*Recorded information*.
-=-=-=-=-

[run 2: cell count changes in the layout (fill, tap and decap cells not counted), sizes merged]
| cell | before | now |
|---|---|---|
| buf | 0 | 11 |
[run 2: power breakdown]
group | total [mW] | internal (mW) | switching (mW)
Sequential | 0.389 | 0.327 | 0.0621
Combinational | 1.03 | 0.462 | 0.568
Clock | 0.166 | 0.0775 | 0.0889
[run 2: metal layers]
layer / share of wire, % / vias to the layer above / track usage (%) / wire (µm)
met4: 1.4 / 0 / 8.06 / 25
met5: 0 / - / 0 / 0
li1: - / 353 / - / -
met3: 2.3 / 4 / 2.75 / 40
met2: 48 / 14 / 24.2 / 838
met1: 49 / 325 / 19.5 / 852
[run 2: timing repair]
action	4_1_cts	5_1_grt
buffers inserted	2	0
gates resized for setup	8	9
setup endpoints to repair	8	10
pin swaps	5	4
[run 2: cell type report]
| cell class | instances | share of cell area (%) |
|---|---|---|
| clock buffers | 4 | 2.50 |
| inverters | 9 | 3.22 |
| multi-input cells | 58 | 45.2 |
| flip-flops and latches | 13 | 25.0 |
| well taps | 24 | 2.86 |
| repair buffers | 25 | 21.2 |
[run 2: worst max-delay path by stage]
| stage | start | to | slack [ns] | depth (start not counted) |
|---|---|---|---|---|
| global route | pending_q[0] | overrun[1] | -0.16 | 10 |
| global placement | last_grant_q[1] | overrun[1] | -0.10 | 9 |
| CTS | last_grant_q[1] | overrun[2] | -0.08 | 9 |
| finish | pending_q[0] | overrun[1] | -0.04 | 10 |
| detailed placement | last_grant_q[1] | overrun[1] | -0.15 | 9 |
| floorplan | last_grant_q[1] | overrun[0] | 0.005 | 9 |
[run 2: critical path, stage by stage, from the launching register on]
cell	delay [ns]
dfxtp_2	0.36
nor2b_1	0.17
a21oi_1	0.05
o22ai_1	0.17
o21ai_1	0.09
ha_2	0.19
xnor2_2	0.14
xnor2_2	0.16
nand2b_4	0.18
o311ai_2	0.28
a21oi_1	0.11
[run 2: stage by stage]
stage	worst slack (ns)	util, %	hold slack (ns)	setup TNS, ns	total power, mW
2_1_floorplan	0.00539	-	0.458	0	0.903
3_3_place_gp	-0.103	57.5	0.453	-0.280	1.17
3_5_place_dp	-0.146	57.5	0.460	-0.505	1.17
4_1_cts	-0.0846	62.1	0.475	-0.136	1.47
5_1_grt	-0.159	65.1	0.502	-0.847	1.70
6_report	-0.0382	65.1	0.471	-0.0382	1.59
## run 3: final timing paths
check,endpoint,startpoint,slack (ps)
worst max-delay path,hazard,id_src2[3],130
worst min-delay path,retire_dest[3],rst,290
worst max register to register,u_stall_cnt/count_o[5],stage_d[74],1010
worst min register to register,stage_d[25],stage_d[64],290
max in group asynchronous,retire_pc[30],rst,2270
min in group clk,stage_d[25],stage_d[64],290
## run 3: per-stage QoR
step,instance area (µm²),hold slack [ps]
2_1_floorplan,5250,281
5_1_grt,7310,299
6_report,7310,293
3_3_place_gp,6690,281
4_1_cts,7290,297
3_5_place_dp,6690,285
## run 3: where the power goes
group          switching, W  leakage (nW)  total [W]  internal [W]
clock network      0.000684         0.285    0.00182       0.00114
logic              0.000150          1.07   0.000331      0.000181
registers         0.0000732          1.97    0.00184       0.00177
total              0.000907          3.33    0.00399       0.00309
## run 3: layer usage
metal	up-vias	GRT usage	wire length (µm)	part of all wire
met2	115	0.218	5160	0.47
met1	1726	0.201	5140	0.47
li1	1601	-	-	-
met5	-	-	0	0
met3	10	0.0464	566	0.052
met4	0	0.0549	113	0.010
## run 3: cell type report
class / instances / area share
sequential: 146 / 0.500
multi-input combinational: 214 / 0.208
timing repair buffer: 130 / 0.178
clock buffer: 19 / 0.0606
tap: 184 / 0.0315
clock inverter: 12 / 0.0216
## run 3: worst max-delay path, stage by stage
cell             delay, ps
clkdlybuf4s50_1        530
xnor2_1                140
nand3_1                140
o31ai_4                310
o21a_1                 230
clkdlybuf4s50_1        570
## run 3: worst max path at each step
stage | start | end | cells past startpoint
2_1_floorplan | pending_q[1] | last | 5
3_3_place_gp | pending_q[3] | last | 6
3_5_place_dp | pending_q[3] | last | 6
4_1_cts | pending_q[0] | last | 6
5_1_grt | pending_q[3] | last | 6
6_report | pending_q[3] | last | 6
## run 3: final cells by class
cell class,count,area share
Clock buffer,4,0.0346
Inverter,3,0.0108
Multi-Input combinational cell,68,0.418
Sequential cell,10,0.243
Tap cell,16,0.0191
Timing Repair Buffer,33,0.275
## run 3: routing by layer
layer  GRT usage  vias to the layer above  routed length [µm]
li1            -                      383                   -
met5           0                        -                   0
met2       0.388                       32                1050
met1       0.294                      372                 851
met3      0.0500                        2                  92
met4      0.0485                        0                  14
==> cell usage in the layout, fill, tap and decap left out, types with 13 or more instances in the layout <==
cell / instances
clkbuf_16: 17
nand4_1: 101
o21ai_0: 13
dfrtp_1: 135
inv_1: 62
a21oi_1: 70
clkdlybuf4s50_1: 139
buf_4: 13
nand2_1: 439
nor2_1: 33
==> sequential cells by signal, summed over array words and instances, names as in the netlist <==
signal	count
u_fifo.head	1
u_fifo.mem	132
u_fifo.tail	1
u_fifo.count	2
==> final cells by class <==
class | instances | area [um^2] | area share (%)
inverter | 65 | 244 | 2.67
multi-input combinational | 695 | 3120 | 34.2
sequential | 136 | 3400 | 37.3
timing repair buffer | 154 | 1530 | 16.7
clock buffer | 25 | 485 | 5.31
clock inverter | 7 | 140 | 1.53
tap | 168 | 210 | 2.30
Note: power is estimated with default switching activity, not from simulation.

-=-=-=-=-

*What the exercise asks*. Please go through the data and copy each line containing the word "signal".

*Solution for this problem*.
==> sequential cells by signal, summed over array words and instances, names as in the netlist <==
signal	count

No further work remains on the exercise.